Aim of the task.
The answer is a stretch of the material below, returned exactly: the line containing "wire sp_dec = ((s6", the line containing "(rr_step & p == 2'd0);", and all lines between.

Records shown.
* * *
Source: an optimization exercise on an open RTL-to-GDS flow (aim: small area). Production flows keep margins and buffers that such runs may drop.
Where RTL was checked, it was by simulation tests only, not by an equivalence proof against the original.
Function not checked in runs 1 and 2: the RTL went through the layout flow alone.
No activity file was given, so power comes from the tool's default toggle rates.

==> design.v <==
module CPU
  ( input             clk
  , input             rst
  , output     [15:0] addr
  , input      [ 7:0] data_in
  , output     [ 7:0] data_out
  , output            rd_enable
  , output            wr_enable
  , input      [7:0]  int_pending
  , output     [7:0]  int_clear
  );
  reg [7:0]  op;       
  reg [4:0]  st;       
  reg        cb;       
  reg        intr;     
  reg        halted;
  reg        ime;
  reg [7:0]  a, b, c, d, e, h, l, w, z;
  reg [15:0] sp, pc;
  reg        zf, nf, hf, cf;
  reg [4:0]  ipq;      
  wire [1:0] p  = op[5:4];
  wire [2:0] oy = op[5:3];
  wire [2:0] oz = op[2:0];
  wire       oq = op[3];
  wire       x0 = op[7:6] == 2'd0;
  wire       x1 = op[7:6] == 2'd1;
  wire       x2 = op[7:6] == 2'd2;
  wire       x3 = op[7:6] == 2'd3;
  wire       y6 = oy == 3'd6;
  wire       z6 = oz == 3'd6;
  wire cond = (op[4] ? cf : zf) == op[3];
  wire s1  = st == 5'd1;
  wire s2  = st == 5'd2;
  wire s3  = st == 5'd3;
  wire s4  = st == 5'd4;
  wire s5  = st == 5'd5;
  wire s6  = st == 5'd6;
  wire s7  = st == 5'd7;
  wire s8  = st == 5'd8;
  wire s9  = st == 5'd9;
  wire s10 = st == 5'd10;
  wire s11 = st == 5'd11;
  wire s13 = st == 5'd13;
  wire s14 = st == 5'd14;
  wire s15 = st == 5'd15;
  wire s17 = st == 5'd17;
  wire s18 = st == 5'd18;
  wire s19 = st == 5'd19;
  wire s21 = st == 5'd21;
  wire s23 = st == 5'd23;
  wire ex = !intr & !cb;
  wire cx = cb;
  wire i_nop     = ex & op == 8'h00;
  wire i_ld16    = ex & x0 & oz == 3'd1 & !oq;
  wire i_addhl   = ex & x0 & oz == 3'd1 & oq;
  wire i_ldrra   = ex & x0 & oz == 3'd2 & !oq & !op[5];
  wire i_ldia    = ex & x0 & oz == 3'd2 & !oq & op[5];
  wire i_ldarr   = ex & x0 & oz == 3'd2 & oq & !op[5];
  wire i_ldai    = ex & x0 & oz == 3'd2 & oq & op[5];
  wire i_incdec16= ex & x0 & oz == 3'd3;
  wire i_incdec8 = ex & x0 & oz[2:1] == 2'd2 & !y6;
  wire i_incdechl= ex & x0 & oz[2:1] == 2'd2 & y6;
  wire i_ld8i    = ex & x0 & oz == 3'd6 & !y6;
  wire i_ldhli   = ex & op == 8'h36;
  wire i_rota    = ex & x0 & oz == 3'd7 & !op[5];
  wire i_daa     = ex & op == 8'h27;
  wire i_cpl     = ex & op == 8'h2f;
  wire i_scf     = ex & op == 8'h37;
  wire i_ccf     = ex & op == 8'h3f;
  wire i_ldnsp   = ex & op == 8'h08;
  wire i_jr      = ex & op == 8'h18;
  wire i_jrcc    = ex & x0 & oz == 3'd0 & op[5];
  wire i_halt    = ex & op == 8'h76;
  wire i_ldrr    = ex & x1 & !y6 & !z6;
  wire i_ldrhl   = ex & x1 & z6 & !y6;
  wire i_ldhlr   = ex & x1 & y6 & !z6;
  wire i_alur    = ex & x2 & !z6;
  wire i_aluhl   = ex & x2 & z6;
  wire i_retcc   = ex & x3 & oz == 3'd0 & !op[5];
  wire i_ldhw    = ex & op == 8'he0;
  wire i_addsp   = ex & op == 8'he8;
  wire i_ldhr    = ex & op == 8'hf0;
  wire i_ldhlsp  = ex & op == 8'hf8;
  wire i_pop     = ex & x3 & oz == 3'd1 & !oq;
  wire i_ret     = ex & x3 & oz == 3'd1 & oq & !op[5];
  wire i_jphl    = ex & op == 8'he9;
  wire i_ldsphl  = ex & op == 8'hf9;
  wire i_jpcc    = ex & x3 & oz == 3'd2 & !op[5];
  wire i_ldca    = ex & op == 8'he2;
  wire i_ldnna   = ex & op == 8'hea;
  wire i_ldac    = ex & op == 8'hf2;
  wire i_ldann   = ex & op == 8'hfa;
  wire i_jp      = ex & op == 8'hc3;
  wire i_cbp     = ex & op == 8'hcb;
  wire i_diei    = ex & x3 & op[5:4] == 2'd3 & oz == 3'd3;
  wire i_callcc  = ex & x3 & oz == 3'd4 & !op[5];
  wire i_push    = ex & x3 & oz == 3'd5 & !oq;
  wire i_call    = ex & op == 8'hcd;
  wire i_alun    = ex & x3 & oz == 3'd6;
  wire i_rst     = ex & x3 & oz == 3'd7;
  wire i_bad     = ex & (op == 8'h10 | op == 8'hd3 | op == 8'hdb | op == 8'hdd |
                   op == 8'he3 | op == 8'he4 | op == 8'heb | op == 8'hec |
                   op == 8'hed | op == 8'hf4 | op == 8'hfc | op == 8'hfd);
  wire k_rot  = cx & x0;
  wire k_bit  = cx & x1;
  wire k_res  = cx & x2;
  wire k_set  = cx & x3;
  wire k_reg  = cx & !z6 & s7;           
  wire k_rhl  = cx & z6 & s9;            
  wire k_whl  = cx & z6 & !x1 & s13;     
  wire g_jp   = i_jp | i_jpcc;
  wire g_call = i_call | i_callcc;
  wire g_jr   = i_jr | i_jrcc;
  wire g_imm8 = i_ld8i | g_jr | i_alun | i_ldhw | i_ldhr | i_addsp |
                i_ldhlsp | i_cbp;
  wire g_imm16 = g_jp | g_call | i_ldnna | i_ldann | i_ldnsp;
  wire alu8   = (i_alur & s3) | ((i_aluhl | i_alun) & s5);
  wire incdec = (i_incdec8 & s3) | (i_incdechl & s5);
  wire fetch = !intr & s1;
  wire rd_c =
      fetch |
      (s5 & (i_ld16 | i_ldarr | i_ldai | i_incdechl | i_ldrhl | i_aluhl |
             i_pop | i_ret | i_ldac | g_imm8 | g_imm16)) |
      ((s6 | s7 | s10 | s11) & i_ld16) |
      (s7 & i_ldhli) |
      (s8 & g_jp) |
      (s9 & (i_ld16 | i_ldnsp | i_pop | i_ret | g_call | i_ldnna | i_ldann |
             i_ldhr)) |
      (s13 & i_ldann) |
      k_rhl;
  wire wr_c =
      (s5 & (i_ldrra | i_ldia | i_ldhlr | i_ldca)) |
      (s9 & (i_incdechl | i_ldhli | i_push | i_rst | i_ldhw)) |
      (s13 & (i_push | i_rst | i_ldnna | i_ldnsp)) |
      (s17 & (g_call | i_ldnsp)) |
      (s21 & g_call) |
      k_whl |
      (intr & (s14 | s18));
  wire sp_dec = ((s6 | s10) & (i_push | i_rst)) |
                ((s14 | s18) & g_call) |
                (intr & (s6 | s14));
  wire sp_inc = (s6 | s10) & (i_pop | i_ret);
  wire hl_step = s7 & (i_ldia | i_ldai);       
  wire rr_step = s6 & i_incdec16;              
  wire sp_rel  = s7 & (i_addsp | i_ldhlsp);    
  wire wz_inc  = s14 & i_ldnsp;
  wire pc_rel  = s11 & g_jr;                   
  wire pc_wz   = (s14 & (g_jp | i_ret)) | (s23 & g_call);
  wire pc_hl   = s3 & i_jphl;
  wire pc_vec  = (s14 & i_rst) | (intr & s19);
  wire sp_hl   = s6 & i_ldsphl;
  wire ab_sp  = ((rd_c | wr_c) & (((s5 | s9) & (i_pop | i_ret)) |
                                  ((s9 | s13) & (i_push | i_rst)) |
                                  ((s17 | s21) & g_call) | intr)) |
                sp_dec | sp_inc | sp_rel;
  wire ab_hl  = (s5 & (i_ldai | i_incdechl | i_ldrhl | i_aluhl | i_ldia |
                       i_ldhlr)) |
                (s9 & (i_incdechl | i_ldhli)) |
                k_rhl | k_whl | hl_step | pc_hl | sp_hl |
                (rr_step & p == 2'd2);
  wire ab_bc  = (s5 & (i_ldrra | i_ldarr) & !op[4]) | (rr_step & p == 2'd0);
  wire ab_de  = (s5 & (i_ldrra | i_ldarr) & op[4]) | (rr_step & p == 2'd1);
  wire ab_rsp = rr_step & p == 2'd3;
  wire ab_wz  = (s13 & (i_ldnna | i_ldann | i_ldnsp)) | wz_inc |
                (s17 & i_ldnsp) | pc_wz;
  wire ab_ffc = s5 & (i_ldca | i_ldac);
  wire ab_ffz = s9 & (i_ldhw | i_ldhr);
  wire ab_vec = pc_vec;
  wire ab_pc  = !(ab_sp | ab_rsp | ab_hl | ab_bc | ab_de | ab_wz | ab_ffc |
                  ab_ffz | ab_vec);
  wire k_ff  = sp_dec | (hl_step & op[4]) | (rr_step & op[3]);
  wire k_z   = sp_rel | pc_rel;
  wire pc_inc = rd_c & ab_pc & !(i_ld16 & (s5 | s6 | s9 | s10));
  wire cin16 = pc_inc | sp_inc | (hl_step & !op[4]) | (rr_step & !op[3]) |
               wz_inc;
  wire w16    = sp_dec | sp_inc | hl_step | rr_step | sp_rel | wz_inc | sp_hl;
  wire w16_hl = hl_step | (rr_step & p == 2'd2) | (sp_rel & i_ldhlsp);
  wire w16_bc = rr_step & p == 2'd0;
  wire w16_de = rr_step & p == 2'd1;
  wire w16_sp = sp_dec | sp_inc | (rr_step & p == 2'd3) | (sp_rel & i_addsp) |
                sp_hl;
  wire w16_wz = wz_inc;
  wire we_pc  = pc_inc | pc_rel | pc_wz | pc_hl | pc_vec;
  wire rs_oz  = (s3 & (i_ldrr | i_alur)) | (s5 & i_ldhlr) | k_reg;
  wire rs_oy  = s3 & i_incdec8;
  wire rs_a   = (s5 & (i_ldrra | i_ldia | i_ldca)) | (s9 & i_ldhw) |
                (s13 & i_ldnna) | (s3 & i_rota);
  wire rs_phi = (s7 & i_addhl) | (s9 & i_push);    
  wire rs_plo = (s4 & i_addhl) | (s13 & i_push);   
  wire [2:0] rs_idx = rs_oz ? oz : rs_oy ? oy : rs_a ? 3'd7 :
                      {p, rs_plo};
  wire rs_en  = rs_oz | rs_oy | rs_a | ((rs_phi | rs_plo) & p != 2'd3);
  wire rs_p3  = (rs_phi | rs_plo) & p == 2'd3;
  wire rb_b = rs_en & rs_idx == 3'd0;
  wire rb_c = rs_en & rs_idx == 3'd1;
  wire rb_d = rs_en & rs_idx == 3'd2;
  wire rb_e = rs_en & rs_idx == 3'd3;
  wire rb_h = rs_en & rs_idx == 3'd4;
  wire rb_l = rs_en & rs_idx == 3'd5;
  wire rb_a = (rs_en & rs_idx == 3'd7) | (rs_p3 & rs_phi & i_push);
  wire rb_f   = rs_p3 & rs_plo & i_push;
  wire rb_sph = (rs_p3 & rs_phi & i_addhl) | (s17 & i_ldnsp);
  wire rb_spl = (rs_p3 & rs_plo & i_addhl) | (s13 & i_ldnsp);
  wire rb_pch = (s17 & g_call) | (s9 & i_rst) | (intr & s14);
  wire rb_pcl = (s21 & g_call) | (s13 & i_rst) | (intr & s18);
  wire rb_z   = (s9 & (i_incdechl | i_ldhli)) | k_whl;
  wire rb_din = rd_c;
  wire [7:0] rbus =
      ({8{rb_b}} & b) | ({8{rb_c}} & c) | ({8{rb_d}} & d) | ({8{rb_e}} & e) |
      ({8{rb_h}} & h) | ({8{rb_l}} & l) | ({8{rb_a}} & a) |
      ({8{rb_f}} & {zf, nf, hf, cf, 4'h0}) |
      ({8{rb_sph}} & sp[15:8]) | ({8{rb_spl}} & sp[7:0]) |
      ({8{rb_pch}} & pc[15:8]) | ({8{rb_pcl}} & pc[7:0]) |
      ({8{rb_z}} & z) | ({8{rb_din}} & data_in);
  wire        any_int = |ipq;
  wire [2:0]  iidx = ipq[0] ? 3'd0 : ipq[1] ? 3'd1 : ipq[2] ? 3'd2 :
                     ipq[3] ? 3'd3 : 3'd4;
  wire [7:0]  vec = intr ? (any_int ? {2'b01, iidx, 3'b000} : pc[7:0])
                         : {2'b00, oy, 3'b000};
  wire [15:0] abus =
      ({16{ab_pc}} & pc) | ({16{ab_sp | ab_rsp}} & sp) |
      ({16{ab_hl}} & {h, l}) | ({16{ab_bc}} & {b, c}) |
      ({16{ab_de}} & {d, e}) | ({16{ab_wz}} & {w, z}) |
      ({16{ab_ffc}} & {8'hff, c}) | ({16{ab_ffz}} & {8'hff, z}) |
      ({16{ab_vec}} & {8'h00, vec});
  wire [7:0]  kk = ({8{k_z}} & z) | {8{k_ff}};
  wire [16:0] cw;
  wire [15:0] u16;
  wire [15:0] k16 = {{8{kk[7]}}, kk};
  assign cw[0] = cin16;
  genvar gi;
  generate
    for (gi = 0; gi < 16; gi = gi + 1) begin : g_add16
      assign u16[gi] = abus[gi] ^ k16[gi] ^ cw[gi];
      assign cw[gi+1] = (abus[gi] & k16[gi]) | (abus[gi] & cw[gi]) |
                        (k16[gi] & cw[gi]);
    end
  endgenerate
  wire c4w = cw[4];
  wire c8w = cw[8];
  wire a_arith = !oy[2] | (oy == 3'd7);
  wire a_sub   = (oy[2:1] == 2'd1) | (oy == 3'd7);
  wire a_cin   = a_sub ^ (oy[0] & !oy[2] & cf);
  wire x_a  = alu8 | (s3 & (i_daa | i_cpl));
  wire x_l  = s4 & i_addhl;
  wire x_h  = s7 & i_addhl;
  wire x_ff = incdec & op[0];
  wire x_m  = (k_rhl | k_reg) & (k_bit | k_set);
  wire x_nm = (k_rhl | k_reg) & k_res;
  wire [7:0] mask = 8'd1 << oy;
  wire [7:0] xop = ({8{x_a}} & a) | ({8{x_l}} & l) | ({8{x_h}} & h) |
                   ({8{x_m}} & mask) | ({8{x_nm}} & ~mask) | {8{x_ff}};
  wire daa_lo = nf ? hf : (hf | (a[3:0] > 4'h9));
  wire daa_hi = nf ? cf : (cf | (a > 8'h99));
  wire [7:0] daa_k = nf ? {daa_lo | daa_hi, daa_lo & !daa_hi, daa_lo ^ daa_hi,
                           daa_lo, daa_lo, 1'b0, daa_lo, 1'b0}
                        : {1'b0, daa_hi, daa_hi, 1'b0, 1'b0, daa_lo, daa_lo, 1'b0};
  wire daa_s = s3 & i_daa;
  wire r_sum = (alu8 & a_arith) | incdec | x_l | x_h | daa_s;
  wire r_and = (alu8 & oy == 3'd4) | x_nm | ((k_rhl | k_reg) & k_bit);
  wire r_xor = (alu8 & oy == 3'd5) | (s3 & i_cpl);
  wire r_sh  = (s3 & i_rota) | ((k_rhl | k_reg) & k_rot);
  wire c_inv = (alu8 & a_sub) | (s3 & i_cpl);
  wire c_sub = (alu8 & a_sub) | (incdec & op[0]);
  wire c_cin = (alu8 & a_cin) | (incdec & !op[0]) | (x_h & cf);
  wire [7:0] yop = (rbus | ({8{daa_s}} & daa_k)) ^ {8{c_inv}};
  wire [8:0] carry;
  wire [7:0] sum;
  assign carry[0] = c_cin;
  generate
    for (gi = 0; gi < 8; gi = gi + 1) begin : g_add8
      assign sum[gi] = xop[gi] ^ yop[gi] ^ carry[gi];
      assign carry[gi+1] = (xop[gi] & yop[gi]) | (xop[gi] & carry[gi]) |
                           (yop[gi] & carry[gi]);
    end
  endgenerate
  wire c4 = carry[4];
  wire c8 = carry[8];
  reg [7:0] shr;
  reg       shc;
  always @* begin
    case (oy)
      3'd0: begin shr = {rbus[6:0], rbus[7]}; shc = rbus[7]; end
      3'd1: begin shr = {rbus[0], rbus[7:1]}; shc = rbus[0]; end
      3'd2: begin shr = {rbus[6:0], cf};      shc = rbus[7]; end
      3'd3: begin shr = {cf, rbus[7:1]};      shc = rbus[0]; end
      3'd4: begin shr = {rbus[6:0], 1'b0};    shc = rbus[7]; end
      3'd5: begin shr = {rbus[7], rbus[7:1]}; shc = rbus[0]; end
      3'd6: begin shr = {rbus[3:0], rbus[7:4]}; shc = 1'b0; end
      default: begin shr = {1'b0, rbus[7:1]}; shc = rbus[0]; end
    endcase
  end
  wire r_or = !(r_sum | r_and | r_xor | r_sh);
  wire [7:0] res = ({8{r_sum}} & sum) | ({8{r_and}} & (xop & yop)) |
                   ({8{r_xor}} & (xop ^ yop)) | ({8{r_or}} & (xop | yop)) |
                   ({8{r_sh}} & shr);
  wire zres = ~|res;
  wire pop_af = s5 & i_pop & p == 2'd3;
  wire f_alu  = alu8 | incdec | x_l | x_h;         
  wire f_shift = r_sh;
  wire f_bit  = (k_rhl | k_reg) & k_bit;
  wire f_scf  = s3 & (i_scf | i_ccf);
  wire f_cpl  = s3 & i_cpl;
  wire we_zf = alu8 | incdec | f_shift | f_bit | daa_s | pop_af | sp_rel;
  wire we_nf = alu8 | incdec | x_l | x_h | f_shift | f_bit | f_scf | f_cpl |
               pop_af | sp_rel;
  wire we_hf = we_nf | daa_s;
  wire we_cf = alu8 | x_l | x_h | f_shift | daa_s | f_scf | pop_af | sp_rel;
  wire d_zf = (zres & !(s3 & i_rota) & !sp_rel & !pop_af) | (pop_af & data_in[7]);
  wire d_nf = c_sub | f_cpl | (pop_af & data_in[6]);
  wire d_hf = (f_alu & (alu8 & !a_arith ? oy == 3'd4 : c4 ^ c_sub)) |
              f_bit | f_cpl | (pop_af & data_in[5]) | (sp_rel & c4w);
  wire d_cf = (((alu8 & a_arith) | x_l | x_h) & (c8 ^ c_sub)) |
              (f_shift & shc) | (daa_s & daa_hi) |
              (f_scf & (i_scf | !cf)) | (pop_af & data_in[4]) |
              (sp_rel & c8w);
  wire wd_oy = (s5 & (i_ld8i | i_ldrhl)) | (s3 & (i_ldrr | i_incdec8));
  wire wd_oz = k_reg & !k_bit;
  wire wd_a  = (alu8 & oy != 3'd7) | (s3 & (i_daa | i_cpl | i_rota)) |
               (s5 & (i_ldarr | i_ldai | i_ldac)) | (s9 & i_ldhr) |
               (s13 & i_ldann);
  wire wd_plo = (s7 & i_ld16) | (s5 & i_pop);      
  wire wd_phi = (s11 & i_ld16) | (s9 & i_pop);     
  wire [2:0] wd_idx = wd_oy ? oy : wd_oz ? oz : wd_a ? 3'd7 : {p, wd_plo};
  wire wd_en = wd_oy | wd_oz | wd_a | ((wd_plo | wd_phi) & p != 2'd3);
  wire wd_p3 = (wd_plo | wd_phi) & p == 2'd3;
  wire we_b = (wd_en & wd_idx == 3'd0) | w16_bc;
  wire we_c = (wd_en & wd_idx == 3'd1) | w16_bc;
  wire we_d = (wd_en & wd_idx == 3'd2) | w16_de;
  wire we_e = (wd_en & wd_idx == 3'd3) | w16_de;
  wire we_h = (wd_en & wd_idx == 3'd4) | w16_hl | x_h;
  wire we_l = (wd_en & wd_idx == 3'd5) | w16_hl | x_l;
  wire we_a = (wd_en & wd_idx == 3'd7) | (wd_p3 & wd_phi & i_pop);
  wire we_sph = (wd_p3 & wd_phi & i_ld16) | w16_sp;
  wire we_spl = (wd_p3 & wd_plo & i_ld16) | w16_sp;
  wire we_z = (s5 & (g_jr | g_jp | g_call | i_ldhw | i_ldhr | i_ldnna |
                     i_ldann | i_ldnsp | i_addsp | i_ldhlsp | i_ret |
                     i_incdechl)) |
              (s7 & i_ldhli) | (k_rhl & !k_bit) | w16_wz;
  wire we_w = (s9 & (g_call | i_ldnna | i_ldann | i_ldnsp | i_ret)) |
              (s8 & g_jp) | w16_wz;
  wire [15:0] wb = w16 ? u16 : {res, res};
  assign addr      = abus;
  assign data_out  = rbus;
  assign rd_enable = rd_c;
  assign wr_enable = wr_c;
  wire   iclr = intr & s19 & any_int;
  assign int_clear = {3'b000, iclr & iidx == 3'd4, iclr & iidx == 3'd3,
                      iclr & iidx == 3'd2, iclr & iidx == 3'd1,
                      iclr & iidx == 3'd0};
  wire int_go = !intr && st == 5'd0 && ime && (|int_pending);
  wire c_end =
      (s3 & (i_nop | i_incdec8 | i_rota | i_daa | i_cpl | i_scf | i_ccf |
             i_ldrr | i_halt | i_alur | i_jphl | i_diei)) |
      (s7 & (i_ldrra | i_ldia | i_ldarr | i_ldai | i_incdec16 | i_addhl |
             i_ld8i | i_ldrhl | i_ldhlr | i_aluhl | i_ldca | i_ldac | i_alun |
             i_ldsphl | ((i_jrcc | i_retcc) & !cond))) |
      (s11 & (i_ld16 | i_incdechl | i_ldhli | g_jr | i_pop | i_ldhw | i_ldhr |
              i_ldhlsp | ((i_jpcc | i_callcc) & !cond))) |
      (s15 & (i_push | i_rst | i_ret | g_jp | i_ldnna | i_ldann | i_addsp)) |
      (s19 & (i_ldnsp | intr)) |
      (s23 & g_call) |
      (cx & ((!z6 & s7) | (z6 & x1 & s11) | (z6 & !x1 & s15)));
  wire c_jmp4 = s7 & i_retcc & cond;
  wire c_hold = s2 & i_bad;
  wire c_opld = fetch | (s5 & i_cbp);
  always @(posedge clk) begin
    ipq <= int_pending[4:0];
    if (rst) begin
      st <= 5'd0;
      cb <= 1'b0;
      intr <= 1'b0;
      halted <= 1'b0;
      ime <= 1'b0;
    end else begin
      if (halted && (|int_pending)) halted <= 1'b0;
      if (s3 & i_halt) halted <= 1'b1;
      if (int_go) ime <= 1'b0;
      else if (s3 & i_diei) ime <= op[3];
      else if (s7 & i_ret & op[4]) ime <= 1'b1;
      if (st == 5'd0) begin
        if (int_go) begin
          intr <= 1'b1;
          st <= 5'd1;
        end else if (!halted) begin
          st <= 5'd1;
        end
      end else if (c_end) begin
        st <= 5'd0;
        cb <= 1'b0;
        intr <= 1'b0;
      end else if (c_jmp4) begin
        st <= 5'd4;
      end else if (!c_hold) begin
        st <= st + 5'd1;
      end
      if (s5 & i_cbp) cb <= 1'b1;
    end
  end
  always @(posedge clk) begin
    if (c_opld) op <= data_in;
    else if (c_jmp4) op <= (op | 8'h09) & 8'hef;
  end
  always @(posedge clk) begin
    if (rst) begin
      a <= 8'h00; b <= 8'h00; c <= 8'h00; d <= 8'h00;
      e <= 8'h00; h <= 8'h00; l <= 8'h00;
      sp <= 16'h0000; pc <= 16'h0000;
      zf <= 1'b0; nf <= 1'b0; hf <= 1'b0; cf <= 1'b0;
    end else begin
      if (we_a) a <= res;
      if (we_b) b <= wb[15:8];
      if (we_c) c <= wb[7:0];
      if (we_d) d <= wb[15:8];
      if (we_e) e <= wb[7:0];
      if (we_h) h <= wb[15:8];
      if (we_l) l <= wb[7:0];
      if (we_sph) sp[15:8] <= wb[15:8];
      if (we_spl) sp[7:0] <= wb[7:0];
      if (we_pc) pc <= u16;
      if (we_zf) zf <= d_zf;
      if (we_nf) nf <= d_nf;
      if (we_hf) hf <= d_hf;
      if (we_cf) cf <= d_cf;
    end
  end
  always @(posedge clk) begin
    if (we_w) w <= wb[15:8];
    if (we_z) z <= wb[7:0];
  end
endmodule
==> run.sh <==
#!/bin/bash
# synth_recipe.tcl (not shown) runs the flow's synth.tcl, then flattens the netlist and writes it again
# the make line also repeats each setting of config.mk as NAME=value (left out here)
make -C /OpenROAD-flow-scripts/flow DESIGN_CONFIG=/design/flow/config.mk WORK_HOME=/design/flow/orfs CLKGATE_MAP_FILE= SYNTH_SCRIPT=/design/flow/synth_recipe.tcl finish
==> config.mk <==
export PLATFORM = sky130hd
export DESIGN_NAME = CPU
export DESIGN_NICKNAME = CPU
export VERILOG_FILES = /design/flow/design.v
export SDC_FILE = /design/flow/constraint.sdc
export NUM_CORES = 8
export LEC_CHECK = 0
export CAP_MARGIN = 20
export CORE_MARGIN = 2
export CORE_UTILIZATION = 30
export SLEW_MARGIN = 20
==> constraint.sdc <==
create_clock -name core_clock -period 10.0 [get_ports {clk}]
set_input_delay 2.0000 -clock core_clock [delete_from_list [all_inputs] [get_ports {clk}]]
set_output_delay 2.0000 -clock core_clock [all_outputs]
set_load 0.01 [all_outputs]
==> results of run 1 <==
==> state kept, by name, indices dropped and copies added, names as in the netlist, 5 cells and up <==
| name | count |
|---|---|
| pc | 16 |
| sp | 16 |
| a | 8 |
| b | 8 |
| c | 8 |
| d | 8 |
| e | 8 |
| h | 8 |
| l | 8 |
| op | 8 |
| w | 8 |
| z | 8 |
| ipq | 5 |
| st | 5 |
==> layout by cell type (no fill, tap or decap), types with 20 or more instances in the layout <==
| cell | count |
|---|---|
| edfxtp_1 | 24 |
| a211oi_1 | 25 |
| o21ai_0 | 69 |
| inv_1 | 71 |
| nor3_1 | 42 |
| a221o_1 | 33 |
| a221oi_1 | 20 |
| dfxtp_1 | 106 |
| nand3_1 | 66 |
| o22ai_1 | 20 |
| and3_1 | 21 |
| nand2_1 | 175 |
| mux2i_1 | 42 |
| clkdlybuf4s50_1 | 47 |
| ha_1 | 23 |
| a21oi_1 | 92 |
| nor2_1 | 131 |
| buf_4 | 208 |
==> cell families after synthesis <==
| logic type | count (synthesis) |
|---|---|
| fa+ha+maj | 46 |
| simple gates | 583 |
| compound gates | 420 |
| xor+xnor | 14 |
| other cells | 1 |
| flops | 130 |
| buf+inv | 169 |
| mux | 49 |
==> timing repair <==
item,CTS,global route
pin swaps,4,7
endpoints found under the setup margin,12,12
buffers inserted,3,3
gates resized for setup,13,9
gates cloned,0,0
==> area by class of cell <==
cell class | count | area share, %
Clock inverter | 13 | 0.917
Timing Repair Buffer | 257 | 14.8
Inverter | 73 | 1.99
Clock buffer | 19 | 3.30
Sequential cell | 130 | 20.6
Tap cell | 461 | 4.19
Multi-Input combinational cell | 1115 | 54.1
==> worst min path at each step <==
stage / startpoint / end / slack, ns / cells after the start
finish: c[2] / c[2] / 0.48 / 2
global route: d[1] / d[1] / 0.50 / 2
CTS: sp[7] / sp[7] / 0.48 / 2
detailed placement: sp[7] / sp[7] / 0.47 / 2
global placement: sp[7] / sp[7] / 0.47 / 2
floorplan: c[4] / c[4] / 0.44 / 2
* * *
Problem solution.
  wire sp_dec = ((s6 | s10) & (i_push | i_rst)) |
                ((s14 | s18) & g_call) |
                (intr & (s6 | s14));
  wire sp_inc = (s6 | s10) & (i_pop | i_ret);
  wire hl_step = s7 & (i_ldia | i_ldai);       
  wire rr_step = s6 & i_incdec16;              
  wire sp_rel  = s7 & (i_addsp | i_ldhlsp);    
  wire wz_inc  = s14 & i_ldnsp;
  wire pc_rel  = s11 & g_jr;                   
  wire pc_wz   = (s14 & (g_jp | i_ret)) | (s23 & g_call);
  wire pc_hl   = s3 & i_jphl;
  wire pc_vec  = (s14 & i_rst) | (intr & s19);
  wire sp_hl   = s6 & i_ldsphl;
  wire ab_sp  = ((rd_c | wr_c) & (((s5 | s9) & (i_pop | i_ret)) |
                                  ((s9 | s13) & (i_push | i_rst)) |
                                  ((s17 | s21) & g_call) | intr)) |
                sp_dec | sp_inc | sp_rel;
  wire ab_hl  = (s5 & (i_ldai | i_incdechl | i_ldrhl | i_aluhl | i_ldia |
                       i_ldhlr)) |
                (s9 & (i_incdechl | i_ldhli)) |
                k_rhl | k_whl | hl_step | pc_hl | sp_hl |
                (rr_step & p == 2'd2);
  wire ab_bc  = (s5 & (i_ldrra | i_ldarr) & !op[4]) | (rr_step & p == 2'd0);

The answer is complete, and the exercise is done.